Saved data entries:
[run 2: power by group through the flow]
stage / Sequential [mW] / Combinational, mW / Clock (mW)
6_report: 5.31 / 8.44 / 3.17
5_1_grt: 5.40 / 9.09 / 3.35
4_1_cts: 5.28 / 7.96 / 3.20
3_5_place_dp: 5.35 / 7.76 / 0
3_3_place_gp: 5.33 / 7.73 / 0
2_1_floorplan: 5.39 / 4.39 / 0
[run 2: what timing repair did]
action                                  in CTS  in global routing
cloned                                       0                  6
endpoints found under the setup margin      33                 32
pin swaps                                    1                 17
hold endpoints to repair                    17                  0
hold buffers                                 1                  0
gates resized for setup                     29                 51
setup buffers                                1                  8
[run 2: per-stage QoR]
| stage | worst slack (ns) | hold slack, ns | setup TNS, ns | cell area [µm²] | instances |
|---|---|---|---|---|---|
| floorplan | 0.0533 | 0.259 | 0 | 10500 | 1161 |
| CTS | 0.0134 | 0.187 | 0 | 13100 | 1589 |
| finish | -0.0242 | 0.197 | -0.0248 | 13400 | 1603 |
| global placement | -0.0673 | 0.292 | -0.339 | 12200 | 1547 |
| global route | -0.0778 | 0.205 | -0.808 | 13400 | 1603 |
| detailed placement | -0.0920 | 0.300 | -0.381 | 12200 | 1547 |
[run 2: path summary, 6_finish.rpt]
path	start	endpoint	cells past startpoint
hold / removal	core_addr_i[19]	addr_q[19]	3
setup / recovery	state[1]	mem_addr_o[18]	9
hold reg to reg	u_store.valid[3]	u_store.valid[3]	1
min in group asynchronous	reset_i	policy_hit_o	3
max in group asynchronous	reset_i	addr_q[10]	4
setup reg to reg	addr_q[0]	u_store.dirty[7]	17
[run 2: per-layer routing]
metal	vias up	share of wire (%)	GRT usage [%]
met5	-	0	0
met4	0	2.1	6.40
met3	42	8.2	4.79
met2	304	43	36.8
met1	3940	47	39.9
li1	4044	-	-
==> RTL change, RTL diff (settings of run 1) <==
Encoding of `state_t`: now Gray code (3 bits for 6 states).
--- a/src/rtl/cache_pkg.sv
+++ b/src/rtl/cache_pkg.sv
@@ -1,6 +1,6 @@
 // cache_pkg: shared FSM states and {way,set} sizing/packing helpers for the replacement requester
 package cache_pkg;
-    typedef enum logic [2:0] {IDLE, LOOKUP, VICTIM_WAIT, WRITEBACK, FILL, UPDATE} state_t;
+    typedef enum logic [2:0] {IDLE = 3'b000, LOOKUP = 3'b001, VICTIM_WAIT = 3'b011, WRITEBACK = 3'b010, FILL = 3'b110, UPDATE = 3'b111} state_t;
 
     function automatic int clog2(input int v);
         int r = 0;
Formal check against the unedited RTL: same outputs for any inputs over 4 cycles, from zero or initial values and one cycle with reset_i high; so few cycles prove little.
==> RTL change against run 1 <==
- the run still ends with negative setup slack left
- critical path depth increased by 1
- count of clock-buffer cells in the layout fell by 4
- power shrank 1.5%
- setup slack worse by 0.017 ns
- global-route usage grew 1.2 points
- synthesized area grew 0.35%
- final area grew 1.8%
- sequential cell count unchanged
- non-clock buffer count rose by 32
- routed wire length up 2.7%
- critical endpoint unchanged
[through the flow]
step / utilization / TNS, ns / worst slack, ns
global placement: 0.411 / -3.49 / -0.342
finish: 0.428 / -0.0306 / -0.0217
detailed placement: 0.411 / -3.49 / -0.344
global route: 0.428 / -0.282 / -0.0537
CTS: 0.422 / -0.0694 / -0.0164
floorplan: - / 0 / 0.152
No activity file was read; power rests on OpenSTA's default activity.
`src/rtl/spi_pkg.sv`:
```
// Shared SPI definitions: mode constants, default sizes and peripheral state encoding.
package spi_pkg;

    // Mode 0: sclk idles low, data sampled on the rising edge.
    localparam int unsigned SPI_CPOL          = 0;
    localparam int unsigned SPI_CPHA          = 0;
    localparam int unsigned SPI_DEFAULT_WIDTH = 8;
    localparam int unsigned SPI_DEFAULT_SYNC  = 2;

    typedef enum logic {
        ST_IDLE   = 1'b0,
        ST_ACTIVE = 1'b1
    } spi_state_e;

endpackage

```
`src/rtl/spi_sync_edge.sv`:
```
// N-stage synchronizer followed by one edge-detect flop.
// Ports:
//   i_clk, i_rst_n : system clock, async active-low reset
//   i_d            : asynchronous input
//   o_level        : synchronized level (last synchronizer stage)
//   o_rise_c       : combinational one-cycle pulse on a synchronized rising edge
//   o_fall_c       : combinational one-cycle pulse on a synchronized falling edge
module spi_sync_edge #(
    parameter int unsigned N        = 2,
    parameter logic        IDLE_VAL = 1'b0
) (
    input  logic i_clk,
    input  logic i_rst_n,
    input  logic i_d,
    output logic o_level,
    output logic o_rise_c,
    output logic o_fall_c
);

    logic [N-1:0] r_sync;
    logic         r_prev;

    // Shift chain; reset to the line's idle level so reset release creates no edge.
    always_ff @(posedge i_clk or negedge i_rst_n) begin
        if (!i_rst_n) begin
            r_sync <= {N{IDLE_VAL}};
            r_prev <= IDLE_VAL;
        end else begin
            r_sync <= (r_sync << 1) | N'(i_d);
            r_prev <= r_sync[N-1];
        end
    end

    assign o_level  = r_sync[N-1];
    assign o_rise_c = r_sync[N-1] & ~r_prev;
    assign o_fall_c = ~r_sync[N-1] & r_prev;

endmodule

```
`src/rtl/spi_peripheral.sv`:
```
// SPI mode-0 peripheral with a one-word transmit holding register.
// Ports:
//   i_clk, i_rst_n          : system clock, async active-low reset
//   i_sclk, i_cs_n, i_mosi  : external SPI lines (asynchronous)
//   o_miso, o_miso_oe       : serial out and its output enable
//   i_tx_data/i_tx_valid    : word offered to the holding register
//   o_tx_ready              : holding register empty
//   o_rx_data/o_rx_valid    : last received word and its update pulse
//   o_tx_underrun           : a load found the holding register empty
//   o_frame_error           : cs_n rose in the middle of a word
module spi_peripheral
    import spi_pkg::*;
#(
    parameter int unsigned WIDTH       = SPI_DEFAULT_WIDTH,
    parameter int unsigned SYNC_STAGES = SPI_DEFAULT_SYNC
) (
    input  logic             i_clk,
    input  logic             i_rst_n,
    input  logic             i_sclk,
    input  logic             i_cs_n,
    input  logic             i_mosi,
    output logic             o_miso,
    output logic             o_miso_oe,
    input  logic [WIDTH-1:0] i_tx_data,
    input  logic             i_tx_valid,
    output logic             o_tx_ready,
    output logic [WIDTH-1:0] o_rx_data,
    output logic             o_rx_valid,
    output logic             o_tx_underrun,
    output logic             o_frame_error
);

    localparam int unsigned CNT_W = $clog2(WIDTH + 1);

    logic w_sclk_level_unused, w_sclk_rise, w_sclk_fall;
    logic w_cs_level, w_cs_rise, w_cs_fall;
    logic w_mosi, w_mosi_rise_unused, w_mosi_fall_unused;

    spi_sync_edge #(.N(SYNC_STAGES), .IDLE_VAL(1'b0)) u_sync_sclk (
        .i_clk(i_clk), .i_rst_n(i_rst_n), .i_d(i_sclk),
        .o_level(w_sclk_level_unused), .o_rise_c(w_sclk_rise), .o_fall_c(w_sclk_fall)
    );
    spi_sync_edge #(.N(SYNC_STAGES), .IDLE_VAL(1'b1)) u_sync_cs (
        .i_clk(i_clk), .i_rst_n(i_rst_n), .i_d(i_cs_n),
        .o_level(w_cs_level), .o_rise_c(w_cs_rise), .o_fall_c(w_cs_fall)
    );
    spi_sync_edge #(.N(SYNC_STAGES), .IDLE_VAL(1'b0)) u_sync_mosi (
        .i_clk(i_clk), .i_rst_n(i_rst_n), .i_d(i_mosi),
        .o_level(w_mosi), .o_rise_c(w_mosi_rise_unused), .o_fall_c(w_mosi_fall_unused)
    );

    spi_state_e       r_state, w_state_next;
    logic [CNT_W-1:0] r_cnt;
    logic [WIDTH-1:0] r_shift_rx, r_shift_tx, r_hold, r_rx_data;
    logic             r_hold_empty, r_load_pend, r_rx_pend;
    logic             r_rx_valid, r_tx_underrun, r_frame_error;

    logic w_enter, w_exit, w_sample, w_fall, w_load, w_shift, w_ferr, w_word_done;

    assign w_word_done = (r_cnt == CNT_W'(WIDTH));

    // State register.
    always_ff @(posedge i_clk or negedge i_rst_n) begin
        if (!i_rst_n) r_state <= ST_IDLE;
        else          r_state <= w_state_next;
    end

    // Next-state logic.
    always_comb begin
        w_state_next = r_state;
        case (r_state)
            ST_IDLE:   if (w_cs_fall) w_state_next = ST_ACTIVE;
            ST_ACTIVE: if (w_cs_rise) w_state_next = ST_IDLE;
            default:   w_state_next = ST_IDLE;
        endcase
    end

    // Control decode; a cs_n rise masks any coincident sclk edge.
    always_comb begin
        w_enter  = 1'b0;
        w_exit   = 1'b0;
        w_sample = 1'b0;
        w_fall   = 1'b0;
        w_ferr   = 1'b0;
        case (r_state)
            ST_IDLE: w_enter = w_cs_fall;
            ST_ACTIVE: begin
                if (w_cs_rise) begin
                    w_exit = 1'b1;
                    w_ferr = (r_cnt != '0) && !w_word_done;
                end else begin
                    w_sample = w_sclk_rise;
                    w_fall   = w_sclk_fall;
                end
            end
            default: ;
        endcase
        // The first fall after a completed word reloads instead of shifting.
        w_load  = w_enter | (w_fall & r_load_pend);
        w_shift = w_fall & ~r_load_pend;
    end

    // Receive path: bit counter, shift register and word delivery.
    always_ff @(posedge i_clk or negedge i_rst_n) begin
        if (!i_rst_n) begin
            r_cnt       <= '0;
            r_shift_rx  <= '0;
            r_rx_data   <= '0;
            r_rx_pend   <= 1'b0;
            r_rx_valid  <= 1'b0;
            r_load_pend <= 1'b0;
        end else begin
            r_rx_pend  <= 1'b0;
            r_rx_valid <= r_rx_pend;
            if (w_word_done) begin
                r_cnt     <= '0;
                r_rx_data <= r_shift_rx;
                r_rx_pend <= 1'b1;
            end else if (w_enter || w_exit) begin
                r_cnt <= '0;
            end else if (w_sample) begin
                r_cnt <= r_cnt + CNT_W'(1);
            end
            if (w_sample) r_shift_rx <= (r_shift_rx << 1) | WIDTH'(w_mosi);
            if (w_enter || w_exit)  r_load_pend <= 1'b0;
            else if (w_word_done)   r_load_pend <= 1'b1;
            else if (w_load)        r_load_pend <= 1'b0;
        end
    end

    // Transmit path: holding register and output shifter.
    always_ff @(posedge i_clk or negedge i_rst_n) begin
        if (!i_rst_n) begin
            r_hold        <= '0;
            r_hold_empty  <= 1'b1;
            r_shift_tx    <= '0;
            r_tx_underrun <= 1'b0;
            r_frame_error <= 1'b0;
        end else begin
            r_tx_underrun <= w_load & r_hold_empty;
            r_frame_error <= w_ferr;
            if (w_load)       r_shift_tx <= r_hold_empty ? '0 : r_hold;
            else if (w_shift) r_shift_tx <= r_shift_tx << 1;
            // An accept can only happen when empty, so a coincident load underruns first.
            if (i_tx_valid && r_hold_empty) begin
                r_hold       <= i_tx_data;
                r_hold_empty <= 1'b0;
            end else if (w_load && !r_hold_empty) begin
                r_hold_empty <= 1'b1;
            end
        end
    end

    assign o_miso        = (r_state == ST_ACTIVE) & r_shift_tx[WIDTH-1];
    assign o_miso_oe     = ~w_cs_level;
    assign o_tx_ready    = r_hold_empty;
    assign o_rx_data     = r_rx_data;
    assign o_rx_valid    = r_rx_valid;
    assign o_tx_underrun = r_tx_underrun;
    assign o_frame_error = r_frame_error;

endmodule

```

--

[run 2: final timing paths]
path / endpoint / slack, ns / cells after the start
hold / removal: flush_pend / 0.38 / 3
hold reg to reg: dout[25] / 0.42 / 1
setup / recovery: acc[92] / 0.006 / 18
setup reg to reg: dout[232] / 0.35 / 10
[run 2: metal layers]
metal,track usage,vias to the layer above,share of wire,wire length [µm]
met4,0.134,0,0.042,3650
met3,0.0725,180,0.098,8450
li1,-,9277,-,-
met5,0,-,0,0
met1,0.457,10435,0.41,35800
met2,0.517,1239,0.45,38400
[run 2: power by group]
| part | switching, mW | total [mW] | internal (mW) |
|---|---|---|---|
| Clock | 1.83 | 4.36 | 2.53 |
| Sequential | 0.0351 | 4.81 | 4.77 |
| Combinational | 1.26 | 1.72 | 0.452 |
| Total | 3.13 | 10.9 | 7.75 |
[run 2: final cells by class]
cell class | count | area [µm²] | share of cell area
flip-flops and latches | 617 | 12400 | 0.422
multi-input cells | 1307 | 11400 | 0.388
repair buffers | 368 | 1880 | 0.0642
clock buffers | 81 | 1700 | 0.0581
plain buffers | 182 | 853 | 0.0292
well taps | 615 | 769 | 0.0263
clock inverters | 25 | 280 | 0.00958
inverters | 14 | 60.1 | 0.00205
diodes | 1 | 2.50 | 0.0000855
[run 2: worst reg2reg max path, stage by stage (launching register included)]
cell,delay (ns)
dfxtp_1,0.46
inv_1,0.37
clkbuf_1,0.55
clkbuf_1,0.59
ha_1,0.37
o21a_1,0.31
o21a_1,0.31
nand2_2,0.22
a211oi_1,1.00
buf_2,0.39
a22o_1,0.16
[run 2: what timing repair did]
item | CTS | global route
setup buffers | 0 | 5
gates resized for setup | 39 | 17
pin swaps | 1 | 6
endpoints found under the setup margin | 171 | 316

--

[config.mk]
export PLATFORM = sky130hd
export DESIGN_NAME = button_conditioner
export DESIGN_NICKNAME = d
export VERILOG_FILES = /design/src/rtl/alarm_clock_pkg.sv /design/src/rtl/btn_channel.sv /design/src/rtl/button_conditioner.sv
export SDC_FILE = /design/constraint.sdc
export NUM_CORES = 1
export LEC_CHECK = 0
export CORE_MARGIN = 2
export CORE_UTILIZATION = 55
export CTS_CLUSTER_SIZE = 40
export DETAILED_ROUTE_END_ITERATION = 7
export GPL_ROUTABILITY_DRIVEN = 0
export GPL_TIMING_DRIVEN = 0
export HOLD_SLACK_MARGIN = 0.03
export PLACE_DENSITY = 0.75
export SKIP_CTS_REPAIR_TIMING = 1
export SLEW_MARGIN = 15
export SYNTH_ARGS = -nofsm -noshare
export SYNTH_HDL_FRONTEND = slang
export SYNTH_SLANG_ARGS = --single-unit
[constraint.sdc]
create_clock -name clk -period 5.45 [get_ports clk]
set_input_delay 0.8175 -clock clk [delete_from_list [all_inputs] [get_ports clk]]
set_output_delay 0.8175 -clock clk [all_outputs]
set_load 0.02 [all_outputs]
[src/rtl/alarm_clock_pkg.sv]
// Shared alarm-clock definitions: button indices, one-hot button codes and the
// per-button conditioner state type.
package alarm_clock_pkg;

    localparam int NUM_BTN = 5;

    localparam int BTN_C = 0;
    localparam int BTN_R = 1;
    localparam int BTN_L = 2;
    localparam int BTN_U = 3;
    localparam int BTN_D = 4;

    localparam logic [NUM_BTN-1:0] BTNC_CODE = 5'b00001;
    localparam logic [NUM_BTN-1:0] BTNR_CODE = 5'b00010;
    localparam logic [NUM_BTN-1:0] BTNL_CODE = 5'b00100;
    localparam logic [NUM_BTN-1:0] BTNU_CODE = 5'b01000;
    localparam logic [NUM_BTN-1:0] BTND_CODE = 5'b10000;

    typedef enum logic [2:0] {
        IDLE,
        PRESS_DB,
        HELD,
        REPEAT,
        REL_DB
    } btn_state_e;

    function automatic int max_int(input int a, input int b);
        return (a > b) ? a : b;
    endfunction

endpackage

- WHAT YOU HAVE TO DO: Using only the data above, copy out the lines that include the word "start".

- RESPONSE TO THIS TASK:
path	start	endpoint	cells past startpoint
path / endpoint / slack, ns / cells after the start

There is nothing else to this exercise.